The Break Free Act, which was first introduced in 2020 by Democrats on Capitol Hill, includes some features that plastics groups have strongly opposed, like limits on permitting of new plastics plants while the government updates emissions rules.

But it’s also been the most — and in some ways only — comprehensive plastics legislation in Washington. Industry groups have generally lined up behind much more limited bills.

That now appears likely to change, ACC President and CEO Chris Jahn told a meeting with reporters Feb. 8 at the close of an ACC board meeting in Washington.

“We expect that there will be a bill introduced that will provide an alternative framework approach to the Break Free bill, and we expect that that will happen relatively soon,” Jahn said. “We’re having bipartisan conversations with multiple members of Congress.”

Jahn declined to discuss details of the legislation or which members of Congress may introduce it, but he pointed reporters to a five-point framework for national legislation that ACC unveiled in mid-2021.

That framework includes 30 percent recycled content in plastic packaging by 2030, national recycling standards, a regulatory system that allows for the “rapid scaling” of chemical recycling while growing mechanical recycling, and producer responsibility legislation for packaging.

“Members of Congress will decide what they want to do and where they want to go with it,” Jahn said. “We would expect an alternative vision to be introduced in the near term.”

One industry source said ACC’s five-point plan is “a starting point, not an end point” in talks around any potential bill.

That source, speaking on background, said the legislation could contain four of ACC’s framework points but may not include extended producer responsibility, since EPR generally applies to all packaging material types.

The Break Free Act includes EPR, as well as minimum recycled content standards for beverage containers, food service items and packaging, as well as bans on some single-use plastics that are not recyclable. It also includes a national container deposit program.

Regulation of chemical recycling, or advanced recycling as ACC and some industry groups call it, has been a hot button in Washington and in state governments.

Some Congressional Democrats have pushed for tighter rules and the Environmental Protection Agency opened a rulemaking in 2021 on how it should regulate the technology.

Environmental groups and others skeptical of the technology question how much plastic waste it can process economically as well as say its emissions pollute nearby communities.

At the same time, ACC and other industry groups have successfully passed advanced recycling legislation in 21 states. Industry groups have said standards would provide clear rules for investments in advanced recycling facilities.

Karen McKee, president of ExxonMobil Product Solutions Co. and chair of ACC’s board, told reporters that laws should recognize advanced recycling as part of plastic waste solutions.

“There’s individuals that want to not recognize the tons that come from advanced recycling as being legitimately recycled,” McKee said. “We’re trying to solve a problem of unmanaged waste in the environment.

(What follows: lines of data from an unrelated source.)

File: src/rtl/pts_pkg.sv
// Shared types and constants for the priority/time-slice task scheduler.
package pts_pkg;

   localparam int TASK_SLOTS_DEFAULT    = 16;
   localparam int PROCESS_SLOTS_DEFAULT = 8;

   localparam int PRIO_W  = 8;
   localparam int TIMER_W = 16;

   localparam logic [PRIO_W-1:0] MIN_PRIORITY = 8'd5;
   localparam logic [PRIO_W-1:0] IDLE_SLICE   = 8'd20;

   typedef enum logic [1:0] {
      SLOT_FREE    = 2'd0,
      SLOT_READY   = 2'd1,
      SLOT_SLEEP   = 2'd2,
      SLOT_SUSPEND = 2'd3
   } slot_state_type;

   typedef enum logic [2:0] {
      CMD_TICK      = 3'd0,
      CMD_SCHEDULE  = 3'd1,
      CMD_WRITE     = 3'd2,
      CMD_KILL      = 3'd3,
      CMD_IRQ_ENTER = 3'd4,
      CMD_IRQ_EXIT  = 3'd5,
      CMD_START     = 3'd6,
      CMD_NOP       = 3'd7
   } cmd_type;

   typedef enum logic [2:0] {
      ST_IDLE,
      ST_TICK_SLICE,
      ST_TICK_SCAN,
      ST_THREAD,
      ST_PROC,
      ST_REFILL,
      ST_FINISH
   } seq_state_type;

   typedef struct packed {
      slot_state_type       state;
      logic [PRIO_W-1:0]    prio;
      logic [PRIO_W-1:0]    slice;
      logic [TIMER_W-1:0]   timer;
   } slot_entry_type;

   typedef struct packed {
      logic                 we_state;
      slot_state_type       state;
      logic                 we_prio;
      logic [PRIO_W-1:0]    prio;
      logic                 we_slice;
      logic [PRIO_W-1:0]    slice;
      logic                 we_timer;
      logic [TIMER_W-1:0]   timer;
   } slot_write_type;

   typedef struct packed {
      logic [TIMER_W-1:0]   dec;
      logic                 dec_zero;
      logic                 wins;
   } step_result_type;

endpackage

File: src/rtl/pts_slot_table.sv
// Task slot table: per-slot state, priority, slice and sleep timer.
module pts_slot_table #(
   parameter int TASK_SLOTS = pts_pkg::TASK_SLOTS_DEFAULT,
   parameter int IDX_W      = $clog2(TASK_SLOTS)
) (
   input  logic                   clock,
   input  logic                   reset,
   input  logic [IDX_W-1:0]       rd_addr,
   output pts_pkg::slot_entry_type rd_entry,
   input  logic [IDX_W-1:0]       wr_addr,
   input  pts_pkg::slot_write_type wr
);
   import pts_pkg::*;

   slot_state_type       state_ff [TASK_SLOTS];
   logic [PRIO_W-1:0]    prio_ff  [TASK_SLOTS];
   logic [PRIO_W-1:0]    slice_ff [TASK_SLOTS];
   logic [TIMER_W-1:0]   timer_ff [TASK_SLOTS];

   always_ff @(posedge clock) begin
      if (reset) begin
         for (int i = 0; i < TASK_SLOTS; i++) begin
            state_ff[i] <= (i == 0) ? SLOT_READY : SLOT_FREE;
            prio_ff[i]  <= (i == 0) ? IDLE_SLICE : '0;
            slice_ff[i] <= (i == 0) ? IDLE_SLICE : '0;
            timer_ff[i] <= '0;
         end
      end else begin
         if (wr.we_state) state_ff[wr_addr] <= wr.state;
         if (wr.we_prio)  prio_ff[wr_addr]  <= wr.prio;
         if (wr.we_slice) slice_ff[wr_addr] <= wr.slice;
         if (wr.we_timer) timer_ff[wr_addr] <= wr.timer;
      end
   end

   always_comb begin
      rd_entry.state = state_ff[rd_addr];
      rd_entry.prio  = prio_ff[rd_addr];
      rd_entry.slice = slice_ff[rd_addr];
      rd_entry.timer = timer_ff[rd_addr];
   end

endmodule

File: src/rtl/pts_step_unit.sv
// Shared step unit: decrement of one counter and best-so-far compare.
module pts_step_unit (
   input  logic [pts_pkg::TIMER_W-1:0] operand,
   input  logic                        best_valid,
   input  logic [pts_pkg::PRIO_W-1:0]  best,
   input  logic [pts_pkg::PRIO_W-1:0]  cand,
   output pts_pkg::step_result_type    result
);
   import pts_pkg::*;

   always_comb begin
      result.dec      = operand - 1'b1;
      result.dec_zero = (result.dec == '0);
      // an empty best (below zero) loses to any candidate
      result.wins     = !best_valid || (best < cand);
   end

endmodule

File: src/rtl/priority_timeslice_task_scheduler_core.sv
// Priority and time-slice task scheduler: sequencer, control registers and result stage.
//
// Usage: one command per request transaction on req_* (valid/ready), one result
// transaction on rsp_* for each. Commands: tick, schedule, write slot, kill,
// irq enter, irq exit, start, no-op.
// The block works on one request at a time; req_ready is high only while idle.
// Steps from the accepted request until rsp_valid is high:
//   commands that do not schedule, and suppressed schedules: finish only.
//   tick: one slice step, a walk of every slot, finish.
//   schedule, kill of the running slot, outermost irq exit: a thread walk, a
//   process walk if the thread walk finds no task, and if neither finds one a
//   refill walk over all slots followed by a second thread and process walk,
//   then finish. The shared step unit and the single slot-table read port set
//   the one-slot-per-cycle pace.
// req_ready rises together with rsp_valid, when the result is loaded into the
// output register, even while rsp_ready is low. A finished result waits in the
// sequencer until that register frees up, and the input stalls meanwhile.
// Reset (synchronous, active high) puts slot 0 ready with priority and slice
// 20, frees every other slot, and clears the running slot, irq depth, start.
module priority_timeslice_task_scheduler_core #(
   parameter int TASK_SLOTS    = pts_pkg::TASK_SLOTS_DEFAULT,
   parameter int PROCESS_SLOTS = pts_pkg::PROCESS_SLOTS_DEFAULT
) (
   input  logic        clock,
   input  logic        reset,
   input  logic        req_valid,
   output logic        req_ready,
   input  logic [2:0]  req_command,
   input  logic [3:0]  req_task_index,
   input  logic [1:0]  req_entry_state,
   input  logic [7:0]  req_entry_priority,
   input  logic [15:0] req_entry_timer,
   output logic        rsp_valid,
   input  logic        rsp_ready,
   output logic [3:0]  rsp_current_task,
   output logic        rsp_switched,
   output logic [4:0]  rsp_woken_count,
   output logic        rsp_accepted
);
   import pts_pkg::*;

   localparam int IDX_W       = $clog2(TASK_SLOTS);
   localparam int CNT_W       = $clog2(TASK_SLOTS + 1);
   localparam bit HAS_THREADS = (PROCESS_SLOTS < TASK_SLOTS);
   localparam int PROC_END    = HAS_THREADS ? PROCESS_SLOTS : TASK_SLOTS;
   localparam logic [IDX_W-1:0] FIRST_PTR = HAS_THREADS ? IDX_W'(PROCESS_SLOTS) : IDX_W'(1);
   localparam logic [IDX_W-1:0] LAST_SLOT = IDX_W'(TASK_SLOTS - 1);
   localparam logic [IDX_W-1:0] LAST_PROC = IDX_W'(PROC_END - 1);
   localparam seq_state_type    FIRST_SCAN = HAS_THREADS ? ST_THREAD : ST_PROC;

   seq_state_type      state_ff, state_in;
   logic [IDX_W-1:0]   ptr_ff, ptr_in;
   logic               best_valid_ff, best_valid_in;
   logic [PRIO_W-1:0]  best_ff, best_in;
   logic [IDX_W-1:0]   pick_ff, pick_in;
   logic               refilled_ff, refilled_in;
   logic [IDX_W-1:0]   running_ff, running_in;
   logic [7:0]         irq_depth_ff, irq_depth_in;
   logic               started_ff, started_in;
   logic [IDX_W-1:0]   before_ff, before_in;
   logic [CNT_W-1:0]   woken_ff, woken_in;
   logic               ok_ff, ok_in;

   logic               rsp_valid_ff, rsp_valid_in;
   logic [3:0]         rsp_task_ff, rsp_task_in;
   logic               rsp_switched_ff, rsp_switched_in;
   logic [4:0]         rsp_woken_ff, rsp_woken_in;
   logic               rsp_ok_ff, rsp_ok_in;

   cmd_type            cmd;
   logic               req_accept;
   logic               idx_in_range;
   logic [IDX_W-1:0]   req_slot;
   logic [7:0]         irq_dec;
   logic               sched_go;
   logic               out_free;

   logic [IDX_W-1:0]   rd_addr;
   slot_entry_type     rd_entry;
   logic [IDX_W-1:0]   wr_addr;
   slot_write_type     wr;

   logic [TIMER_W-1:0] operand;
   logic [PRIO_W-1:0]  cand;
   step_result_type    step;
   logic               scan_hit;
   logic               best_valid_next;
   logic [PRIO_W-1:0]  best_next;
   logic               best_positive;

   assign cmd          = cmd_type'(req_command);
   assign req_ready    = (state_ff == ST_IDLE);
   assign req_accept   = req_valid && req_ready;
   assign idx_in_range = (32'(req_task_index) < 32'(TASK_SLOTS));
   assign req_slot     = IDX_W'(req_task_index);
   assign irq_dec      = irq_depth_ff - 1'b1;
   assign out_free     = !rsp_valid_ff || rsp_ready;

   always_comb begin
      unique case (cmd)
         CMD_SCHEDULE: sched_go = started_ff && (irq_depth_ff == '0);
         CMD_KILL:     sched_go = idx_in_range && (req_slot != '0) &&
                                  (req_slot == running_ff) && started_ff &&
                                  (irq_depth_ff == '0);
         CMD_IRQ_EXIT: sched_go = started_ff && (irq_dec == '0);
         CMD_TICK, CMD_WRITE, CMD_IRQ_ENTER, CMD_START, CMD_NOP: sched_go = 1'b0;
         default:      sched_go = 1'b0;
      endcase
   end

   // shared unit operands
   assign rd_addr = (state_ff == ST_TICK_SLICE) ? running_ff : ptr_ff;
   assign operand = (state_ff == ST_TICK_SLICE) ? {8'b0, rd_entry.slice} : rd_entry.timer;
   assign cand    = (state_ff == ST_THREAD) ? rd_entry.prio : rd_entry.slice;

   pts_step_unit u_step (
      .operand    (operand),
      .best_valid (best_valid_ff),
      .best       (best_ff),
      .cand       (cand),
      .result     (step)
   );

   pts_slot_table #(
      .TASK_SLOTS (TASK_SLOTS),
      .IDX_W      (IDX_W)
   ) u_table (
      .clock    (clock),
      .reset    (reset),
      .rd_addr  (rd_addr),
      .rd_entry (rd_entry),
      .wr_addr  (wr_addr),
      .wr       (wr)
   );

   assign scan_hit        = (rd_entry.state == SLOT_READY) && step.wins;
   assign best_valid_next = best_valid_ff || scan_hit;
   assign best_next       = scan_hit ? cand : best_ff;
   assign best_positive   = best_valid_next && (best_next != '0);

   // next state
   always_comb begin
      state_in = state_ff;
      unique case (state_ff)
         ST_IDLE: begin
            if (req_accept) begin
               if (cmd == CMD_TICK) state_in = ST_TICK_SLICE;
               else if (sched_go)   state_in = FIRST_SCAN;
               else                 state_in = ST_FINISH;
            end
         end
         ST_TICK_SLICE: state_in = ST_TICK_SCAN;
         ST_TICK_SCAN: begin
            if (ptr_ff == LAST_SLOT) state_in = ST_FINISH;
         end
         ST_THREAD: begin
            if (ptr_ff == LAST_SLOT) state_in = best_positive ? ST_FINISH : ST_PROC;
         end
         ST_PROC: begin
            if (ptr_ff == LAST_PROC)
               state_in = (best_positive || refilled_ff) ? ST_FINISH : ST_REFILL;
         end
         ST_REFILL: begin
            if (ptr_ff == LAST_SLOT) state_in = FIRST_SCAN;
         end
         ST_FINISH: begin
            if (out_free) state_in = ST_IDLE;
         end
         default: state_in = ST_IDLE;
      endcase
   end

   // datapath and table control
   always_comb begin
      ptr_in          = ptr_ff;
      best_valid_in   = best_valid_ff;
      best_in         = best_ff;
      pick_in         = pick_ff;
      refilled_in     = refilled_ff;
      running_in      = running_ff;
      irq_depth_in    = irq_depth_ff;
      started_in      = started_ff;
      before_in       = before_ff;
      woken_in        = woken_ff;
      ok_in           = ok_ff;
      rsp_valid_in    = rsp_valid_ff && !rsp_ready;
      rsp_task_in     = rsp_task_ff;
      rsp_switched_in = rsp_switched_ff;
      rsp_woken_in    = rsp_woken_ff;
      rsp_ok_in       = rsp_ok_ff;
      wr_addr         = ptr_ff;
      wr              = '0;

      unique case (state_ff)
         ST_IDLE: begin
            if (req_accept) begin
               before_in     = running_ff;
               woken_in      = '0;
               ok_in         = 1'b1;
               best_valid_in = 1'b0;
               best_in       = '0;
               pick_in       = '0;
               refilled_in   = 1'b0;
               ptr_in        = (cmd == CMD_TICK) ? '0 : FIRST_PTR;
               wr_addr       = req_slot;
               unique case (cmd)
                  CMD_WRITE: begin
                     if (idx_in_range) begin
                        wr.we_state = 1'b1;
                        wr.state    = slot_state_type'(req_entry_state);
                        wr.we_prio  = 1'b1;
                        wr.prio     = (req_entry_priority < MIN_PRIORITY) ?
                                      MIN_PRIORITY : req_entry_priority;
                        wr.we_slice = 1'b1;
                        wr.slice    = wr.prio;
                        wr.we_timer = 1'b1;
                        wr.timer    = req_entry_timer;
                     end else begin
                        ok_in = 1'b0;
                     end
                  end
                  CMD_KILL: begin
                     if (idx_in_range && (req_slot != '0)) begin
                        wr.we_state = 1'b1;
                        wr.state    = SLOT_FREE;
                     end else begin
                        ok_in = 1'b0;
                     end
                  end
                  CMD_IRQ_ENTER: irq_depth_in = irq_depth_ff + 1'b1;
                  CMD_IRQ_EXIT:  irq_depth_in = irq_dec;
                  CMD_START:     started_in   = 1'b1;
                  CMD_TICK, CMD_SCHEDULE, CMD_NOP: ;
                  default: ;
               endcase
            end
         end
         ST_TICK_SLICE: begin
            wr_addr = running_ff;
            if (rd_entry.slice != '0) begin
               wr.we_slice = 1'b1;
               wr.slice    = step.dec[PRIO_W-1:0];
            end
         end
         ST_TICK_SCAN: begin
            if (rd_entry.state == SLOT_SLEEP) begin
               wr.we_timer = 1'b1;
               wr.timer    = step.dec;
               if (step.dec_zero) begin
                  wr.we_state = 1'b1;
                  wr.state    = SLOT_READY;
                  woken_in    = woken_ff + 1'b1;
               end
            end
            ptr_in = ptr_ff + 1'b1;
         end
         ST_THREAD, ST_PROC: begin
            best_valid_in = best_valid_next;
            best_in       = best_next;
            if (scan_hit) pick_in = ptr_ff;
            ptr_in = ptr_ff + 1'b1;
            if ((state_ff == ST_THREAD) && (ptr_ff == LAST_SLOT)) begin
               if (best_positive) running_in = pick_in;
               else               ptr_in     = IDX_W'(1);
            end
            if ((state_ff == ST_PROC) && (ptr_ff == LAST_PROC)) begin
               if (best_positive)    running_in = pick_in;
               else if (refilled_ff) running_in = '0;
               else                  ptr_in     = '0;
            end
         end
         ST_REFILL: begin
            if (rd_entry.state == SLOT_READY) begin
               wr.we_slice = 1'b1;
               wr.slice    = rd_entry.prio;
            end
            ptr_in = ptr_ff + 1'b1;
            if (ptr_ff == LAST_SLOT) begin
               refilled_in = 1'b1;
               ptr_in      = FIRST_PTR;
            end
         end
         ST_FINISH: begin
            if (out_free) begin
               rsp_valid_in    = 1'b1;
               rsp_task_in     = 4'(running_ff);
               rsp_switched_in = (running_ff != before_ff);
               rsp_woken_in    = 5'(woken_ff);
               rsp_ok_in       = ok_ff;
            end
         end
         default: ;
      endcase
   end

   always_ff @(posedge clock) begin
      if (reset) begin
         state_ff      <= ST_IDLE;
         running_ff    <= '0;
         irq_depth_ff  <= '0;
         started_ff    <= 1'b0;
         rsp_valid_ff  <= 1'b0;
         refilled_ff   <= 1'b0;
         best_valid_ff <= 1'b0;
      end else begin
         state_ff      <= state_in;
         running_ff    <= running_in;
         irq_depth_ff  <= irq_depth_in;
         started_ff    <= started_in;
         rsp_valid_ff  <= rsp_valid_in;
         refilled_ff   <= refilled_in;
         best_valid_ff <= best_valid_in;
      end
   end

   always_ff @(posedge clock) begin
      ptr_ff          <= ptr_in;
      best_ff         <= best_in;
      pick_ff         <= pick_in;
      before_ff       <= before_in;
      woken_ff        <= woken_in;
      ok_ff           <= ok_in;
      rsp_task_ff     <= rsp_task_in;
      rsp_switched_ff <= rsp_switched_in;
      rsp_woken_ff    <= rsp_woken_in;
      rsp_ok_ff       <= rsp_ok_in;
   end

   assign rsp_valid        = rsp_valid_ff;
   assign rsp_current_task = rsp_task_ff;
   assign rsp_switched     = rsp_switched_ff;
   assign rsp_woken_count  = rsp_woken_ff;
   assign rsp_accepted     = rsp_ok_ff;

   // running slot moves only at the end of a thread or process walk
   a_running_from_scan: assert property (@(posedge clock) disable iff (reset)
      (!$past(reset) && (running_ff != $past(running_ff))) |->
      ($past(state_ff) == ST_THREAD || $past(state_ff) == ST_PROC))
      else $error("running slot changed outside a schedule walk");

   // a new result is loaded only from the finish state
   a_rsp_from_finish: assert property (@(posedge clock) disable iff (reset)
      (!$past(reset) && $rose(rsp_valid_ff)) |-> ($past(state_ff) == ST_FINISH))
      else $error("result loaded outside the finish state");

   // the refill walk runs at most once per schedule
   a_single_refill: assert property (@(posedge clock) disable iff (reset)
      (state_ff == ST_REFILL) |-> !refilled_ff)
      else $error("second refill walk in one schedule");

   // the running slot stays inside the table
   a_running_in_range: assert property (@(posedge clock) disable iff (reset)
      (32'(running_ff) < 32'(TASK_SLOTS)))
      else $error("running slot outside the table");

endmodule
File: config.mk
export PLATFORM = sky130hd
export DESIGN_NAME = priority_timeslice_task_scheduler_core
export DESIGN_NICKNAME = d
export VERILOG_FILES = /design/src/rtl/pts_pkg.sv /design/src/rtl/pts_slot_table.sv /design/src/rtl/pts_step_unit.sv /design/src/rtl/priority_timeslice_task_scheduler_core.sv
export SDC_FILE = /design/constraint.sdc
export NUM_CORES = 1
export LEC_CHECK = 0
export BUFFER_PORTS_ARGS = -buffer_cell sky130_fd_sc_hd__buf_2
export CORE_ASPECT_RATIO = 1.75
export CORE_MARGIN = 3
export CORE_UTILIZATION = 60
export CTS_CLUSTER_DIAMETER = 50
export DETAILED_ROUTE_END_ITERATION = 8
export PLACE_DENSITY = 0.77
export SYNTH_ARGS = -nofsm -noshare
export SYNTH_HDL_FRONTEND = slang
export SYNTH_SLANG_ARGS = --single-unit
File: constraint.sdc
create_clock -name clock -period 6.7 [get_ports clock]
set_clock_uncertainty 0.05 [all_clocks]
set_input_delay 1.005 -clock clock [delete_from_list [all_inputs] [get_ports clock]]
set_output_delay 1.005 -clock clock [all_outputs]
set_load 0.005 [all_outputs]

“All forms of recycling help us as a society to solve that problem, and therefore to start to pick winners and losers of this or that type of recycling is very frustrating for the industry because it is imperative that we get on with all available forms of recycling. I think that’s really critical,” she said.

The industry source said there’s been detailed discussion around legislative language on many topics.

“We’re talking about trying to put into law industry and transformational change, amid large debates happening at the state level and large debates happening internationally,” the source said. “There has been a ton of back and forth on legislative language.”

Recycling and waste management policy in the U.S. has historically been more of a local government concern, and the source said that Congressional committees and their staff sometimes appear reluctant to expand Washington’s role.

“Their initial skepticism is [that] industry is asking for Congress to take over the recycling system,” the source said. “We’re like, ‘No.'”

The industry’s other main trade association in Washington, the Plastics Industry Association, has recently signaled changes in its policy positions, telling a Senate committee in December it could support bottle bills and EPR fees on packaging to help fund recycling infrastructure, if they were “crafted correctly.”

The source pointed to international regulatory activity like the United Nation’s plastics treaty talks as one factor pushing change for the industry.